▸ **TASK TO COMPLETE**
Look through the listing below for the word "signal" and copy every line where it occurs.
##############################
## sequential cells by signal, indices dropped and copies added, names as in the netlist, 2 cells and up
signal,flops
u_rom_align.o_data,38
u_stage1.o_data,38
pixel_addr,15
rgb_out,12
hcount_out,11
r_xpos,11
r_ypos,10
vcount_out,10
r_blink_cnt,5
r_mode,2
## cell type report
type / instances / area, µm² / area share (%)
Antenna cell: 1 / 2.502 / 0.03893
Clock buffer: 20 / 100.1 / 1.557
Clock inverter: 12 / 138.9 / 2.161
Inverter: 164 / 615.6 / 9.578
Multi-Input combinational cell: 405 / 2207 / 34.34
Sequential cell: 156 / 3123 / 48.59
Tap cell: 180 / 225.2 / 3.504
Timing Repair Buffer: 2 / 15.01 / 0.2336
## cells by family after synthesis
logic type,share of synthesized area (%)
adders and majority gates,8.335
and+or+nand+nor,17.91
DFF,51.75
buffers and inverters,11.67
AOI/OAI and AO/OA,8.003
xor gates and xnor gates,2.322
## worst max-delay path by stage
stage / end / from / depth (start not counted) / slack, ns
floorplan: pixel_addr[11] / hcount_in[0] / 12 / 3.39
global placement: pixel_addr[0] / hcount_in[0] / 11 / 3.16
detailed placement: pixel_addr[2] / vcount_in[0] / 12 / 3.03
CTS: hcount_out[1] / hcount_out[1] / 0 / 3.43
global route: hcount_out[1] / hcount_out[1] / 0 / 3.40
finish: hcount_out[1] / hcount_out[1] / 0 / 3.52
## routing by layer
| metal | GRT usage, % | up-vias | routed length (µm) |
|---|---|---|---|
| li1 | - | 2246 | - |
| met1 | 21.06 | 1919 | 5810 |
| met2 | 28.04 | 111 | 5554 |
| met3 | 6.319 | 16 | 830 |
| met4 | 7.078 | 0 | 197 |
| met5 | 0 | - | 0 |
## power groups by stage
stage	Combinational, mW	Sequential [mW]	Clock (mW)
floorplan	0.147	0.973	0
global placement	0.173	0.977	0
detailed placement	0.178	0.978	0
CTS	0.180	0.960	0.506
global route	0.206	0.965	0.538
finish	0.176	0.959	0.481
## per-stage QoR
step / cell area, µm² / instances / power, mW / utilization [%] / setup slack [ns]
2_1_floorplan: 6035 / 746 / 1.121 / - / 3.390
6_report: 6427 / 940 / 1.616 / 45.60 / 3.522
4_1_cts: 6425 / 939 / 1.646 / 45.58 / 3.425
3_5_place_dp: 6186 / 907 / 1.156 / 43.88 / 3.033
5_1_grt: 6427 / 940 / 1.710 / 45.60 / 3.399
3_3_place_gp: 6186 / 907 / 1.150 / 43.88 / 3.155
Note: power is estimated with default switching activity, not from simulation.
--- src/rtl/star_scan_scheduler.sv ---
// ============================================================================
// Module   : star_scan_scheduler
// Function : Raster-scans an image RAM, launches a star finder on each lit,
//            uncovered pixel and keeps a small table of bounding boxes.
// Revision : 1.0
// ============================================================================
`default_nettype none

module star_scan_scheduler #(
    parameter int XSZ       = 3,
    parameter int YSZ       = 3,
    parameter int ADDRSZ    = 6,
    parameter int COLSZ     = 3,
    parameter int WIDTH     = 6,
    parameter int HEIGHT    = 6,
    parameter int THRESHOLD = 0,
    parameter int MAXSTARS  = 4,
    parameter int TIMEOUT   = 63
) (
    input  logic              clk,
    input  logic              reset,
    input  logic              start,
    output logic [ADDRSZ-1:0] mem_addr,
    input  logic [COLSZ-1:0]  pix_val,
    output logic              find_start,
    output logic [XSZ-1:0]    find_x,
    output logic [YSZ-1:0]    find_y,
    input  logic              find_done,
    input  logic [XSZ-1:0]    find_left,
    input  logic [XSZ-1:0]    find_right,
    input  logic [YSZ-1:0]    find_top,
    input  logic [YSZ-1:0]    find_bottom,
    output logic              busy,
    output logic              done,
    output logic [2:0]        star_count,
    input  logic [1:0]        rd_idx,
    output logic [XSZ-1:0]    rd_left,
    output logic [XSZ-1:0]    rd_right,
    output logic [YSZ-1:0]    rd_top,
    output logic [YSZ-1:0]    rd_bottom,
    output logic              overflow,
    output logic              timeout_err
);

    localparam int c_WDW = $clog2(TIMEOUT + 1);
    localparam int c_SLW = (MAXSTARS > 1) ? $clog2(MAXSTARS) : 1;

    typedef enum logic [2:0] {
        S_IDLE      = 3'd0,
        S_READ      = 3'd1,
        S_CHECK     = 3'd2,
        S_LAUNCH    = 3'd3,
        S_WAIT_FIND = 3'd4,
        S_ADVANCE   = 3'd5,
        S_DONE      = 3'd6
    } state_t;

    state_t             state_q, state_d;
    logic [XSZ-1:0]     x_q, x_d;
    logic [YSZ-1:0]     y_q, y_d;
    logic [c_WDW-1:0]   wd_q, wd_d;
    logic [2:0]         cnt_q, cnt_d;
    logic [MAXSTARS-1:0] valid_q, valid_d;
    logic [XSZ-1:0]     left_q [MAXSTARS];
    logic [XSZ-1:0]     left_d [MAXSTARS];
    logic [XSZ-1:0]     right_q [MAXSTARS];
    logic [XSZ-1:0]     right_d [MAXSTARS];
    logic [YSZ-1:0]     top_q [MAXSTARS];
    logic [YSZ-1:0]     top_d [MAXSTARS];
    logic [YSZ-1:0]     bottom_q [MAXSTARS];
    logic [YSZ-1:0]     bottom_d [MAXSTARS];
    logic [XSZ-1:0]     fx_q, fx_d;
    logic [YSZ-1:0]     fy_q, fy_d;
    logic               ovf_q, ovf_d;
    logic               tmo_q, tmo_d;
    logic               w_covered;
    logic               w_lit;

    always_ff @(posedge clk) begin
        if (reset) begin
            state_q <= S_IDLE;
            x_q     <= '0;
            y_q     <= '0;
            wd_q    <= '0;
            cnt_q   <= '0;
            valid_q <= '0;
            fx_q    <= '0;
            fy_q    <= '0;
            ovf_q   <= 1'b0;
            tmo_q   <= 1'b0;
            for (int i = 0; i < MAXSTARS; i++) begin
                left_q[i]   <= '0;
                right_q[i]  <= '0;
                top_q[i]    <= '0;
                bottom_q[i] <= '0;
            end
        end else begin
            state_q  <= state_d;
            x_q      <= x_d;
            y_q      <= y_d;
            wd_q     <= wd_d;
            cnt_q    <= cnt_d;
            valid_q  <= valid_d;
            fx_q     <= fx_d;
            fy_q     <= fy_d;
            ovf_q    <= ovf_d;
            tmo_q    <= tmo_d;
            left_q   <= left_d;
            right_q  <= right_d;
            top_q    <= top_d;
            bottom_q <= bottom_d;
        end
    end

    always_comb begin
        state_d  = state_q;
        x_d      = x_q;
        y_d      = y_q;
        wd_d     = wd_q;
        cnt_d    = cnt_q;
        valid_d  = valid_q;
        fx_d     = fx_q;
        fy_d     = fy_q;
        ovf_d    = ovf_q;
        tmo_d    = tmo_q;
        left_d   = left_q;
        right_d  = right_q;
        top_d    = top_q;
        bottom_d = bottom_q;

        w_lit     = (pix_val > COLSZ'(THRESHOLD));
        w_covered = 1'b0;
        for (int i = 0; i < MAXSTARS; i++) begin
            if (valid_q[i] && (left_q[i] <= x_q) && (x_q <= right_q[i]) &&
                (top_q[i] <= y_q) && (y_q <= bottom_q[i])) begin
                w_covered = 1'b1;
            end
        end

        case (state_q)
            S_IDLE: begin
                if (start) begin
                    x_d     = '0;
                    y_d     = '0;
                    cnt_d   = '0;
                    valid_d = '0;
                    ovf_d   = 1'b0;
                    tmo_d   = 1'b0;
                    state_d = S_READ;
                end
            end
            S_READ: state_d = S_CHECK;
            S_CHECK: begin
                if (w_lit && !w_covered) begin
                    if (cnt_q < 3'(MAXSTARS)) begin
                        fx_d    = x_q;
                        fy_d    = y_q;
                        state_d = S_LAUNCH;
                    end else begin
                        ovf_d   = 1'b1;
                        state_d = S_ADVANCE;
                    end
                end else begin
                    state_d = S_ADVANCE;
                end
            end
            S_LAUNCH: begin
                wd_d    = '0;
                state_d = S_WAIT_FIND;
            end
            S_WAIT_FIND: begin
                // A result arriving on the watchdog's last cycle still counts.
                if (find_done) begin
                    left_d[cnt_q[c_SLW-1:0]]   = find_left;
                    right_d[cnt_q[c_SLW-1:0]]  = find_right;
                    top_d[cnt_q[c_SLW-1:0]]    = find_top;
                    bottom_d[cnt_q[c_SLW-1:0]] = find_bottom;
                    valid_d[cnt_q[c_SLW-1:0]]  = 1'b1;
                    cnt_d   = cnt_q + 3'd1;
                    state_d = S_ADVANCE;
                end else if (wd_q == c_WDW'(TIMEOUT)) begin
                    tmo_d   = 1'b1;
                    state_d = S_ADVANCE;
                end else begin
                    wd_d = wd_q + 1'b1;
                end
            end
            S_ADVANCE: begin
                if (x_q == XSZ'(WIDTH - 1)) begin
                    if (y_q == YSZ'(HEIGHT - 1)) begin
                        state_d = S_DONE;
                    end else begin
                        x_d     = '0;
                        y_d     = y_q + 1'b1;
                        state_d = S_READ;
                    end
                end else begin
                    x_d     = x_q + 1'b1;
                    state_d = S_READ;
                end
            end
            S_DONE:  state_d = S_IDLE;
            default: state_d = S_IDLE;
        endcase
    end

    assign mem_addr    = ADDRSZ'(y_q) * ADDRSZ'(WIDTH) + ADDRSZ'(x_q);
    assign find_start  = (state_q == S_LAUNCH);
    assign find_x      = fx_q;
    assign find_y      = fy_q;
    assign busy        = (state_q != S_IDLE);
    assign done        = (state_q == S_DONE);
    assign star_count  = cnt_q;
    assign overflow    = ovf_q;
    assign timeout_err = tmo_q;

    // Stale box data stays in the table after a restart; the valid bit masks it.
    assign rd_left   = valid_q[rd_idx] ? left_q[rd_idx]   : '0;
    assign rd_right  = valid_q[rd_idx] ? right_q[rd_idx]  : '0;
    assign rd_top    = valid_q[rd_idx] ? top_q[rd_idx]    : '0;
    assign rd_bottom = valid_q[rd_idx] ? bottom_q[rd_idx] : '0;

endmodule

`default_nettype wire

--- config.mk ---
export PLATFORM = sky130hd
export DESIGN_NAME = star_scan_scheduler
export DESIGN_NICKNAME = d
export VERILOG_FILES = /design/src/rtl/star_scan_scheduler.sv
export SDC_FILE = /design/constraint.sdc
export NUM_CORES = 1
export LEC_CHECK = 0
export CORE_UTILIZATION = 60
export DETAILED_ROUTE_END_ITERATION = 10
export PLACE_DENSITY = 0.81
export SLEW_MARGIN = 10
export SYNTH_ARGS = -nofsm -noshare
export SYNTH_HDL_FRONTEND = slang
export SYNTH_SLANG_ARGS = --single-unit
export TNS_END_PERCENT = 5
--- constraint.sdc ---
create_clock -name clk -period 3.75 [get_ports clk]
set_input_delay 0.375 -clock clk [delete_from_list [all_inputs] [get_ports clk]]
set_output_delay 0.375 -clock clk [all_outputs]
set_load 0.05 [all_outputs]
==> run_results.csv, run 1 <==
group,metric,value,unit
final_layout,num-fill-cells,639,
yosys,avgSynthCellArea,8.29,um^2
placement,port_buffers,52,
yosys,ys.warnings.count,0,
final_layout,finalNonFillerCells,732,
final_layout,n_antenna_cell,0,
clocking,cts_hold_buf,0,
timing,fin_crit,3.46,ns
clocking,post_cts_buffers,0,
floorplanning,die_y,91.9,um
setup_path,path_max_fanout,10,
yosys,yosys-top-cells-count,"nand2_1 (112), dfxtp_1 (78), a21oi_1 (68)",
yosys,seq_area_frac_synth,32.2,%
timing,fin_crit_sh,92.3,%
final_layout,drive_gt1_share,9.05,%
yosys,synth_area,4850,um^2
power_and_ir_drop,power_density,302,nW/um^2
clocking,cts_max_level,3,
yosys,synthArstFlopShare,0,%
timing,clock-skew-final,0.00735,ns
clocking,cts_resized,0,
setup_path,cp.arrival,3.08,ns
clocking,numClockSinks,78,
final_layout,area_growth,15.0,%
floorplanning,core-area,7770,um^2
route,vias,4344,
grt,grt_max_degree,49,
outcome,status,"finished clean",
route,routed_via_density,5.93,
yosys,yosys-top-cells-area,"dfxtp_1 (32%), ha_1 (15%), nand2_1 (8.7%), a21oi_1 (7.0%), mux4_2 (5.6%)",
grt,grt_first_pass_wirelength,21000,um
setup_path,r2r_start,"x_q[1]$_SDFFE_PP0P_",
grt,grt_antenna_before_repair,0,
clocking,cts.clk_slew.worst_paths,0.08,ns
timing,max_freq,0.289,GHz
timing,worst-slew-pin-transition,0.788,ns
yosys,synth_top_area_share,32.2,%
clocking,cts_made_buffers,9,
timing,slew-limit-headroom,47.5,%
setup_path,worstPathRequired,3.38,ns
clocking,cts_root_buffer,"clkbuf_8",
timing,setup_tns,0,ns
floorplanning,ios,53,
route,drt.antenna.violating_nets,0,
floorplanning,start_util,62.4,%
final_layout,fin_area,5570,um^2
timing,finalSetupViolCount,0,
route,dr.pass1.iters,5,
hold_path,hp-start,"overflow$_SDFFE_PP0P_",
placement,place.gp.congestion,0.892,
power_and_ir_drop,ir_drop,0.167,mV
placement,placedCellCount,716,
setup_path,cp-start-kind,"flop",
yosys,synth-seq-cells,78,
timing,hold_viol,0,
timing,maxSlewViolCount,0,
placement,hpwlAfterDp,9150,um
grt,grt_pass1_vias,4256,
yosys,synth_top_area_cell,"dfxtp_1",
setup_path,crit_start,"y_q[1]$_SDFFE_PP0P_",
floorplanning,die_width,91.9,um
route,drt-total-wl,12700,um
timing,whs,0.466,ns
floorplanning,die_area,8440,um^2
route,drc,0,
power_and_ir_drop,p_leak,2.07,nW
final_layout,nets,707,
clocking,cts_buffer_depth,2,
job,maxCapViolCount,0,
yosys,ys.flop_type,"dfxtp_1",
grt,gr-usage-all-layers,32.1,%
placement,place_area,5360,um^2
clocking,clk_latency,0.35,ns
yosys,syn-num-nets,667,
yosys,syn_inst,585,
setup_path,crit_path_end_kind,"primary output",
yosys,yosysMostFrequentCell,"nand2_1",
timing,rsz0062_at_grt,"false",
hold_path,hold_path.class,"flop to flop",
grt,grt.overflow.total,0,
floorplanning,rows,32,
hold_path,timing.hold.worst_path_depth,2,
route,wl_per_cell,17.3,um
setup_path,worst-r2r-cell-count,7,
yosys,synth_edf_count,0,
clocking,cts_tree,"yes",
setup_path,path_class,"flop to primary output",
route,drt-initial-drc-count,327,
yosys,post_synth_num_cell_types,48,
[cells in the final DEF, fill, tap and decap left out, drive strengths merged, types with 5 or more instances in the layout]
cell type	n
ha	59
nor2b	19
o21ai	22
mux2i	7
buf	17
nor2	28
nand3	19
mux4	12
clkdlybuf4s50	39
and2	5
clkbuf	10
a21oi	68
dfxtp	78
inv	48
nand4	6
xor2	5
nand2b	16
nand2	112
a211oi	11
[metal layers]
layer | routed length [um] | part of all wire [%] | track usage, %
met5 | 0 | 0 | 0
met4 | 302 | 2.4 | 13.5
met3 | 950 | 7.5 | 5.56
met2 | 5940 | 47 | 51.2
met1 | 5490 | 43 | 42.7
[through the flow]
stage          worst slack [ns]  util [%]  power [mW]
3_5_place_dp              0.684      69.0        1.01
3_3_place_gp              0.762      69.0        1.00
5_1_grt                   0.139      71.8        1.75
6_report                  0.291      71.8        1.68
2_1_floorplan              1.07         -       0.953
4_1_cts                   0.288      71.8        1.69
[kinds of logic (layout without fill, tap and decap cells)]
logic type / count (synthesis) / in the layout / share of synthesized area, %
xor+xnor: 9 / 9 / 1.63
compound gates: 121 / 121 / 14.5
fa+ha+maj: 61 / 61 / 16.1
flops: 78 / 78 / 32.2
buf+inv: 75 / 120 / 6.43
mux: 20 / 20 / 7.25
simple gates: 221 / 221 / 22.0
[worst max-delay path, cell delays in order, from the launching register on]
cell and delay [ns]:
dfxtp_1 0.59, inv_1 0.22, ha_1 0.35, inv_1 0.08
fa_1 0.44, nand3_1 0.10, xor2_1 0.14, clkdlybuf4s50_1 0.81
[worst paths after layout]
| path | end | slack [ns] |
|---|---|---|
| max | mem_addr[5] | 0.29 |
| min | overflow$_SDFFE_PP0P_ | 0.47 |
| min reg2reg | overflow$_SDFFE_PP0P_ | 0.47 |
| max reg2reg | state_q[1]$_SDFFE_PP0P_ | 1.10 |
[final cells by class]
class                           count  area [um^2]  share of cell area (%)
Multi-Input combinational cell    432         2980                    53.4
Sequential cell                    78         1560                    28.0
Timing Repair Buffer               56          515                    9.25
Inverter                           48          180                    3.23
Clock buffer                       10          128                    2.29
Tap cell                          102          128                    2.29
Clock inverter                      6         86.3                    1.55
$ cat config.mk
export PLATFORM = sky130hd
export DESIGN_NAME = contour_point_streamer
export DESIGN_NICKNAME = d
export VERILOG_FILES = /design/src/rtl/contour_point_streamer_pkg.sv /design/src/rtl/contour_point_streamer_fifo.sv /design/src/rtl/contour_point_streamer.sv
export SDC_FILE = /design/constraint.sdc
export NUM_CORES = 1
export LEC_CHECK = 0
export BUFFER_PORTS_ARGS = -buffer_cell sky130_fd_sc_hd__buf_2
export CAP_MARGIN = 25
export CORE_MARGIN = 5
export CORE_UTILIZATION = 40
export DETAILED_ROUTE_END_ITERATION = 7
export GPL_ROUTABILITY_DRIVEN = 0
export REMOVE_ABC_BUFFERS = 1
export SETUP_SLACK_MARGIN = 0.02
export SLEW_MARGIN = 0
export SYNTH_ARGS = -nofsm -noshare
export SYNTH_HDL_FRONTEND = slang
export SYNTH_SLANG_ARGS = --single-unit
$ cat constraint.sdc
create_clock -name clk_25mhz -period 9.8 [get_ports clk_25mhz]
set_input_delay 0.49 -clock clk_25mhz [delete_from_list [all_inputs] [get_ports clk_25mhz]]
set_output_delay 0.49 -clock clk_25mhz [all_outputs]
set_load 0.01 [all_outputs]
##############################
▸ **RESPONSE**
## sequential cells by signal, indices dropped and copies added, names as in the netlist, 2 cells and up
signal,flops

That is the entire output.